On my bill at checkout, in addition to the basic nightly room rate of $260 and $27.50 in taxes, there was a daily charge of $5.20 listed as SD TMD Assessment. The city treasurer's office describes that as a fee "to promote events and tourism in San Diego" that is levied specifically on hotels, which have the option of passing it on.
Incidentally, when I checked out a day earlier than originally planned, I was told the "early departure fee" was $75. I protested, and the front-desk clerk checked with a manager and dropped that charge "as a one-time courtesy."

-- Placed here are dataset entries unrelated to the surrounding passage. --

File: config.mk
export PLATFORM = sky130hd
export DESIGN_NAME = fetch_loop_buf
export DESIGN_NICKNAME = d
export VERILOG_FILES = /design/src/rtl/lbuf_pkg.sv /design/src/rtl/lbuf_ctrl.sv /design/src/rtl/lbuf_data.sv /design/src/rtl/fetch_loop_buf.sv
export SDC_FILE = /design/constraint.sdc
export NUM_CORES = 1
export LEC_CHECK = 0
export BUFFER_PORTS_ARGS = -buffer_cell sky130_fd_sc_hd__clkbuf_2
export CAP_MARGIN = 20
export CORE_MARGIN = 2
export CORE_UTILIZATION = 50
export DETAILED_ROUTE_END_ITERATION = 8
export GPL_ROUTABILITY_DRIVEN = 0
export GPL_TIMING_DRIVEN = 0
export PLACE_DENSITY = 0.67
export SETUP_SLACK_MARGIN = 0.2
export SYNTH_ARGS = -nofsm -noshare
export SYNTH_HDL_FRONTEND = slang
export SYNTH_SLANG_ARGS = --single-unit
File: constraint.sdc
create_clock -name clk -period 11.9 [get_ports clk]
set_input_delay 0.595 -clock clk [delete_from_list [all_inputs] [get_ports clk]]
set_output_delay 0.595 -clock clk [all_outputs]
set_load 0.02 [all_outputs]
File: src/rtl/lbuf_pkg.sv
package lbuf_pkg;
  // strobes passed from control to datapath
  typedef struct packed {
    logic wrEn;    // store the memory word at wrSlot
    logic useBuf;  // answer from storage, not memory
  } lbStrobe_t;
endpackage

File: src/rtl/lbuf_ctrl.sv
module lbuf_ctrl
  import lbuf_pkg::*;
#(
  parameter int ADDR_W = 32,
  parameter int DEPTH  = 16
) (
  input  logic                     clk,
  input  logic                     rstN,
  input  logic                     flush,
  input  logic                     reqValid,
  input  logic [ADDR_W-1:0]        reqAddr,
  input  logic                     memReady,
  output lbStrobe_t                strobe,
  output logic [$clog2(DEPTH)-1:0] wrSlot,
  output logic [$clog2(DEPTH)-1:0] rdSlot,
  output logic                     rspValid,
  output logic                     rspHit,
  output logic                     memReq
);
  localparam int IDX_W = $clog2(DEPTH);
  localparam int CNT_W = $clog2(DEPTH + 1);

  logic [ADDR_W-1:0] base;
  logic [IDX_W-1:0]  head;
  logic [CNT_W-1:0]  count;

  logic [ADDR_W-1:0] offset;
  logic inWin, contig, isFull, missDone;

  always_comb begin
    offset   = reqAddr - base;
    inWin    = !flush && (offset < ADDR_W'(count));
    contig   = (offset == ADDR_W'(count));
    isFull   = (count == CNT_W'(DEPTH));
    memReq   = reqValid && !inWin;
    missDone = memReq && memReady;
    rspHit   = reqValid && inWin;
    rspValid = rspHit || missDone;
    rdSlot   = head + offset[IDX_W-1:0];
    wrSlot   = contig ? head + count[IDX_W-1:0] : '0;
    strobe.wrEn   = missDone && !flush;
    strobe.useBuf = rspHit;
  end

  always_ff @(posedge clk) begin
    if (!rstN) begin
      base  <= '0;
      head  <= '0;
      count <= '0;
    end else if (flush) begin
      count <= '0;
    end else if (missDone) begin
      if (contig) begin
        if (isFull) begin
          base <= base + 1'b1;
          head <= head + 1'b1;
        end else begin
          count <= count + 1'b1;
        end
      end else begin
        base  <= reqAddr;
        head  <= '0;
        count <= CNT_W'(1);
      end
    end
  end


  idle_quiet_chk: assert property (@(posedge clk) disable iff (!rstN)
    !reqValid |-> (!rspValid && !memReq));

  miss_needs_ready_chk: assert property (@(posedge clk) disable iff (!rstN)
    (rspValid && !rspHit) |-> memReady);

  full_slide_chk: assert property (@(posedge clk) disable iff (!rstN)
    (missDone && contig && isFull && !flush) |=> (base == $past(base) + 1'b1 && count == CNT_W'(DEPTH)));

  restart_chk: assert property (@(posedge clk) disable iff (!rstN)
    (missDone && !contig && !flush) |=> (count == CNT_W'(1) && base == $past(reqAddr)));

  flush_clear_chk: assert property (@(posedge clk) disable iff (!rstN)
    flush |=> (count == '0));

  no_overflow_chk: assert property (@(posedge clk) disable iff (!rstN)
    count <= CNT_W'(DEPTH));
endmodule

File: src/rtl/lbuf_data.sv
module lbuf_data
  import lbuf_pkg::*;
#(
  parameter int DATA_W = 32,
  parameter int DEPTH  = 16
) (
  input  logic                     clk,
  input  lbStrobe_t                strobe,
  input  logic [$clog2(DEPTH)-1:0] wrSlot,
  input  logic [$clog2(DEPTH)-1:0] rdSlot,
  input  logic [DATA_W-1:0]        wrData,
  output logic [DATA_W-1:0]        rspData
);
  logic [DATA_W-1:0] store [DEPTH];

  always_ff @(posedge clk) begin
    if (strobe.wrEn) store[wrSlot] <= wrData;
  end

  assign rspData = strobe.useBuf ? store[rdSlot] : wrData;
endmodule

File: src/rtl/fetch_loop_buf.sv
module fetch_loop_buf
  import lbuf_pkg::*;
#(
  parameter int ADDR_W = 32,
  parameter int DATA_W = 32,
  parameter int DEPTH  = 16
) (
  input  logic              clk,
  input  logic              rstN,
  input  logic              flush,
  input  logic              reqValid,
  input  logic [ADDR_W-1:0] reqAddr,
  output logic              rspValid,
  output logic [DATA_W-1:0] rspData,
  output logic              rspHit,
  output logic              memReq,
  output logic [ADDR_W-1:0] memAddr,
  input  logic              memReady,
  input  logic [DATA_W-1:0] memData
);
  localparam int IDX_W = $clog2(DEPTH);

  lbStrobe_t        strobe;
  logic [IDX_W-1:0] wrSlot, rdSlot;

  assign memAddr = reqAddr;

  lbuf_ctrl #(.ADDR_W(ADDR_W), .DEPTH(DEPTH)) ctrl (
    .clk(clk), .rstN(rstN), .flush(flush), .reqValid(reqValid),
    .reqAddr(reqAddr), .memReady(memReady), .strobe(strobe),
    .wrSlot(wrSlot), .rdSlot(rdSlot), .rspValid(rspValid),
    .rspHit(rspHit), .memReq(memReq)
  );

  lbuf_data #(.DATA_W(DATA_W), .DEPTH(DEPTH)) data (
    .clk(clk), .strobe(strobe), .wrSlot(wrSlot), .rdSlot(rdSlot),
    .wrData(memData), .rspData(rspData)
  );


  hit_no_mem_chk: assert property (@(posedge clk) disable iff (!rstN)
    rspHit |-> (rspValid && !memReq));
endmodule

It's important to note, by the way, that many hotel brands favored by business travelers are not in the fee-adding game. Across the industry, midlevel hotels with strong bases in business travel provide a range of services without any extra charge – from free Internet and business-center access to free breakfasts and in some cases even a free evening cocktail hour with snacks. I will enthusiastically stay when it's feasible at one of these brands, whether a Hampton Inn or Garden Inn, a Country Inns and Suites, a Marriott Residence – to name just a few in that market niche.

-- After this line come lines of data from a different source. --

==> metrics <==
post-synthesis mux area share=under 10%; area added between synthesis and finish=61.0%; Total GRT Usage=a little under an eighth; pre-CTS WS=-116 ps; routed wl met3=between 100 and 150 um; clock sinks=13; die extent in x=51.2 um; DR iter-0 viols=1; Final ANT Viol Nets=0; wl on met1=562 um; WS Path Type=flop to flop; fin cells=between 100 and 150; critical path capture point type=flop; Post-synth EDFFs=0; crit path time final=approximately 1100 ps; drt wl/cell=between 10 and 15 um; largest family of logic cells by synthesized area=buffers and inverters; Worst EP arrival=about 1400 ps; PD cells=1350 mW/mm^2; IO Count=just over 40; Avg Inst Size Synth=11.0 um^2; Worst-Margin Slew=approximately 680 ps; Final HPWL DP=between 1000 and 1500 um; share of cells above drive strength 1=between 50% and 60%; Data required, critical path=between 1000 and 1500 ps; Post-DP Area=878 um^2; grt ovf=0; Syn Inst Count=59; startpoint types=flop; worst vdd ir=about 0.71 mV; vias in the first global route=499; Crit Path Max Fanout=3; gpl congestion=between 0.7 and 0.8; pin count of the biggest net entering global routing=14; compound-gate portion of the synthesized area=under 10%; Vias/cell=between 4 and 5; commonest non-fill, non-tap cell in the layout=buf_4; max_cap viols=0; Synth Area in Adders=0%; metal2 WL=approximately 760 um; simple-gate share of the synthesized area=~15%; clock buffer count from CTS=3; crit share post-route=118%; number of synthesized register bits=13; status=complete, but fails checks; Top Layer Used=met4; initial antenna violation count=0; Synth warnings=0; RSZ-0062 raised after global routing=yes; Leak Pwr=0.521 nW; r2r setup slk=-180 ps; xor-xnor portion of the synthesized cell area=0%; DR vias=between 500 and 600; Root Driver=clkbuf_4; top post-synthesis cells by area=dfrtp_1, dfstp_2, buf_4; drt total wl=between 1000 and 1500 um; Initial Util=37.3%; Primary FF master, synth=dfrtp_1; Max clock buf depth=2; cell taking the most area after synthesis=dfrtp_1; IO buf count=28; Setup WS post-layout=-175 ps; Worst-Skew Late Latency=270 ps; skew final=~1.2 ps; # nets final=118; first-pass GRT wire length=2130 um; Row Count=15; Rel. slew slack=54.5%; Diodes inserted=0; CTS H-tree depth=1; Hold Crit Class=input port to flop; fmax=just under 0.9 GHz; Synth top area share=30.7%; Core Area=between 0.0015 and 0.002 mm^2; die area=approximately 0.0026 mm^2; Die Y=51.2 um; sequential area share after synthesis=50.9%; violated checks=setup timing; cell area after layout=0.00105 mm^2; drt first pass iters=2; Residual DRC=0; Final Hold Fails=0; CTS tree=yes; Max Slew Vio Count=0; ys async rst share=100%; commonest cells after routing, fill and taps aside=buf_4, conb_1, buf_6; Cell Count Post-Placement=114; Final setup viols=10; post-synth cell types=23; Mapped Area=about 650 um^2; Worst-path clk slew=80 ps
## src/rtl/pit_pkg.sv

```systemverilog
// Shared types for the rate-generator timer channel.
// Assumes an 8-bit control byte with its fields packed from the MSB down.
package pit_pkg;

    typedef enum logic [1:0] {
        ACC_LATCH = 2'b00,
        ACC_LOW   = 2'b01,
        ACC_HIGH  = 2'b10,
        ACC_BOTH  = 2'b11
    } access_e;

    localparam logic [2:0] MODE_RATE = 3'b010;

    typedef struct packed {
        logic [1:0] sel;
        access_e    access;
        logic [2:0] mode;
        logic       bcd;
    } ctrl_word_t;

endpackage

```

## src/rtl/pit_ctrl_decode.sv

```systemverilog
// Control byte decoder.
// Says whether a control byte arms this channel for binary rate generation
// with low-then-high byte loads. Purely combinational; assumes DATA_W is 8.
module pit_ctrl_decode
    import pit_pkg::*;
#(
    parameter int DATA_W     = 8,
    parameter int CHANNEL_ID = 0
) (
    input  logic [DATA_W-1:0] ctrl_byte,
    output logic              arm_ok
);
    ctrl_word_t word;

    // Overlay the field layout and require every field to match.
    always_comb begin
        word   = ctrl_word_t'(ctrl_byte);
        arm_ok = (word.sel == 2'(CHANNEL_ID)) &&
                 (word.access == ACC_BOTH) &&
                 (word.mode == MODE_RATE) &&
                 !word.bcd;
    end
endmodule

```

## src/rtl/pit_load_seq.sv

```systemverilog
// Count load sequencer.
// Tracks the armed state and the low/high byte order, keeps the low byte and
// the reload value, and raises single-cycle start and halt pulses.
// Assumes at most one write per clock.
module pit_load_seq #(
    parameter int DATA_W   = 8,
    parameter int ADDR_W   = 2,
    parameter int CTRL_OFS = 3,
    parameter int DATA_OFS = 0,
    localparam int CNT_W   = 2 * DATA_W
) (
    input  logic              clk,
    input  logic              rst_n,
    input  logic              wr_en,
    input  logic [ADDR_W-1:0] wr_addr,
    input  logic [DATA_W-1:0] wr_data,
    input  logic              arm_ok,
    output logic              halt_pulse,
    output logic              load_pulse,
    output logic [CNT_W-1:0]  load_val,
    output logic [CNT_W-1:0]  reload_val
);
    logic              armed_q;
    logic              want_high_q;
    logic [DATA_W-1:0] low_q;
    logic              ctrl_wr;
    logic              data_wr;

    // Decode the target offset of the current write.
    always_comb begin
        ctrl_wr    = wr_en && (wr_addr == ADDR_W'(CTRL_OFS));
        data_wr    = wr_en && (wr_addr == ADDR_W'(DATA_OFS)) && armed_q;
        halt_pulse = ctrl_wr;
        load_pulse = data_wr && want_high_q;
        load_val   = {wr_data, low_q};
    end

    // Keep the armed flag, byte order, low byte and reload value.
    always_ff @(posedge clk) begin
        if (!rst_n) begin
            armed_q     <= 1'b0;
            want_high_q <= 1'b0;
            low_q       <= '0;
            reload_val  <= '0;
        end else if (ctrl_wr) begin
            armed_q     <= arm_ok;
            want_high_q <= 1'b0;
        end else if (data_wr) begin
            if (!want_high_q) begin
                low_q       <= wr_data;
                want_high_q <= 1'b1;
            end else begin
                reload_val  <= {wr_data, low_q};
                want_high_q <= 1'b0;
            end
        end
    end
endmodule

```

## src/rtl/pit_rate_core.sv

```systemverilog
// Rate-generator down counter.
// Starts from a freshly loaded count, decrements while enabled, reloads
// from the stored value after the terminal state 1, and drives the
// active-low tick during the terminal state. Zero wraps, giving 65536 states.
module pit_rate_core #(
    parameter int CNT_W = 16
) (
    input  logic             clk,
    input  logic             rst_n,
    input  logic             halt_pulse,
    input  logic             load_pulse,
    input  logic [CNT_W-1:0] load_val,
    input  logic [CNT_W-1:0] reload_val,
    input  logic             cnt_en,
    output logic             running,
    output logic [CNT_W-1:0] cnt,
    output logic             tick_n
);
    localparam logic [CNT_W-1:0] TERMINAL = CNT_W'(1);

    // Start, halt, decrement and reload the count.
    always_ff @(posedge clk) begin
        if (!rst_n) begin
            running <= 1'b0;
            cnt     <= '0;
        end else if (halt_pulse) begin
            running <= 1'b0;
        end else if (load_pulse && !running) begin
            running <= 1'b1;
            cnt     <= load_val;
        end else if (running && cnt_en) begin
            cnt <= (cnt == TERMINAL) ? reload_val : cnt - 1'b1;
        end
    end

    // Strobe low while the enabled counter sits in its terminal state.
    always_comb tick_n = !(running && cnt_en && (cnt == TERMINAL));
endmodule

```

## src/rtl/pit_channel.sv

```systemverilog
// Rate-generator timer channel, top level.
// Ties the control decoder, the load sequencer and the down counter
// together. Assumes byte-wide writes with a two-bit offset.
module pit_channel #(
    parameter int DATA_W     = 8,
    parameter int ADDR_W     = 2,
    parameter int CTRL_OFS   = 3,
    parameter int DATA_OFS   = 0,
    parameter int CHANNEL_ID = 0,
    localparam int CNT_W     = 2 * DATA_W
) (
    input  logic              clk,
    input  logic              rst_n,
    input  logic              wr_en,
    input  logic [ADDR_W-1:0] wr_addr,
    input  logic [DATA_W-1:0] wr_data,
    input  logic              cnt_en,
    output logic              tick_n
);
    logic             arm_ok;
    logic             halt_pulse;
    logic             load_pulse;
    logic [CNT_W-1:0] load_val;
    logic [CNT_W-1:0] reload_val;
    logic             core_running;
    logic [CNT_W-1:0] core_cnt;

    pit_ctrl_decode #(.DATA_W(DATA_W), .CHANNEL_ID(CHANNEL_ID)) u_dec (
        .ctrl_byte (wr_data),
        .arm_ok    (arm_ok)
    );

    pit_load_seq #(
        .DATA_W(DATA_W), .ADDR_W(ADDR_W),
        .CTRL_OFS(CTRL_OFS), .DATA_OFS(DATA_OFS)
    ) u_seq (
        .clk        (clk),
        .rst_n      (rst_n),
        .wr_en      (wr_en),
        .wr_addr    (wr_addr),
        .wr_data    (wr_data),
        .arm_ok     (arm_ok),
        .halt_pulse (halt_pulse),
        .load_pulse (load_pulse),
        .load_val   (load_val),
        .reload_val (reload_val)
    );

    pit_rate_core #(.CNT_W(CNT_W)) u_core (
        .clk        (clk),
        .rst_n      (rst_n),
        .halt_pulse (halt_pulse),
        .load_pulse (load_pulse),
        .load_val   (load_val),
        .reload_val (reload_val),
        .cnt_en     (cnt_en),
        .running    (core_running),
        .cnt        (core_cnt),
        .tick_n     (tick_n)
    );
endmodule

```
==> src/rtl/swb_pkg.sv <==
package swb_pkg;

   typedef enum logic [1:0] {
      LS_INVALID = 2'b00,
      LS_SHARED  = 2'b01,
      LS_EXCL    = 2'b10,
      LS_MOD     = 2'b11
   } line_state_t;

   typedef enum logic [2:0] {
      FS_IDLE,
      FS_LOOKUP,
      FS_PEND,
      FS_ADDR,
      FS_DATA
   } wb_fsm_t;

endpackage

==> src/rtl/swb_tag_array.sv <==
module swb_tag_array
   import swb_pkg::*;
#(
   parameter int LINES = 8,
   parameter int TAG_W = 25,
   localparam int IDX_W = $clog2(LINES)
) (
   input  logic             clk,
   input  logic             rst_n,
   input  logic             wr_en,
   input  logic [IDX_W-1:0] wr_idx,
   input  logic [TAG_W-1:0] wr_tag,
   input  line_state_t      wr_state,
   input  logic             upd_en,
   input  logic [IDX_W-1:0] upd_idx,
   input  line_state_t      upd_state,
   input  logic [IDX_W-1:0] lk_idx,
   output logic [TAG_W-1:0] lk_tag,
   output line_state_t      lk_state,
   input  logic [IDX_W-1:0] pb_idx,
   output line_state_t      pb_state
);

   logic [TAG_W-1:0] tag_all [LINES];
   line_state_t      st_all  [LINES];

   for (genvar i = 0; i < LINES; i++) begin : g_line
      logic [TAG_W-1:0] tag_r;
      line_state_t      st_r;

      always_ff @(posedge clk or negedge rst_n) begin
         if (!rst_n) begin
            tag_r <= '0;
            st_r  <= LS_INVALID;
         end else if (upd_en && upd_idx == IDX_W'(i)) begin
            st_r <= upd_state;
         end else if (wr_en && wr_idx == IDX_W'(i)) begin
            tag_r <= wr_tag;
            st_r  <= wr_state;
         end
      end

      assign tag_all[i] = tag_r;
      assign st_all[i]  = st_r;
   end

   assign lk_tag   = tag_all[lk_idx];
   assign lk_state = st_all[lk_idx];
   assign pb_state = st_all[pb_idx];

endmodule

The convention and meetings industry will account for a hefty $117 billion of the estimated overall $273.3 billion being spent this year on business travel in the United States, according to the Global Business Travel Association. Meetings are planned years in advance, and corporate event planners are negotiating future deals with hotels that have gained a lot more bargaining power as the hotel industry revives.
That means corporate planners need better data to negotiate on things like group rates, Wi-Fi and bandwidth capacity in rooms and meeting spaces, and other charges. "Hotels now are in the driver's seat because there is more demand than supply" for some group events, said Kevin Iwamoto, the vice president for industry strategy business solutions at Active Network, a company that provides data management and cost-control technology for companies in the meetings industry.
The meetings and convention business is also growing internationally, as part of the estimated $1.12 trillion that will be spent globally on business travel this year, an increase of 5.4 percent over 2012, according to the trade group.
While some international travelers already encounter energy surcharges and other fees in some smaller hotels, the powerhouse hotel chains based in North America and rapidly expanding abroad are exporting the fee mentality, said Mr. Hanson of the Tisch center. "Some resort fees are becoming common worldwide, often because the North American brands take those practices globally," he said.
Adding fees is "still more of a U.S. phenomenon than it is globally, but it's catching on in the major gateway cities where North American brands have been transmitting these practices," he added.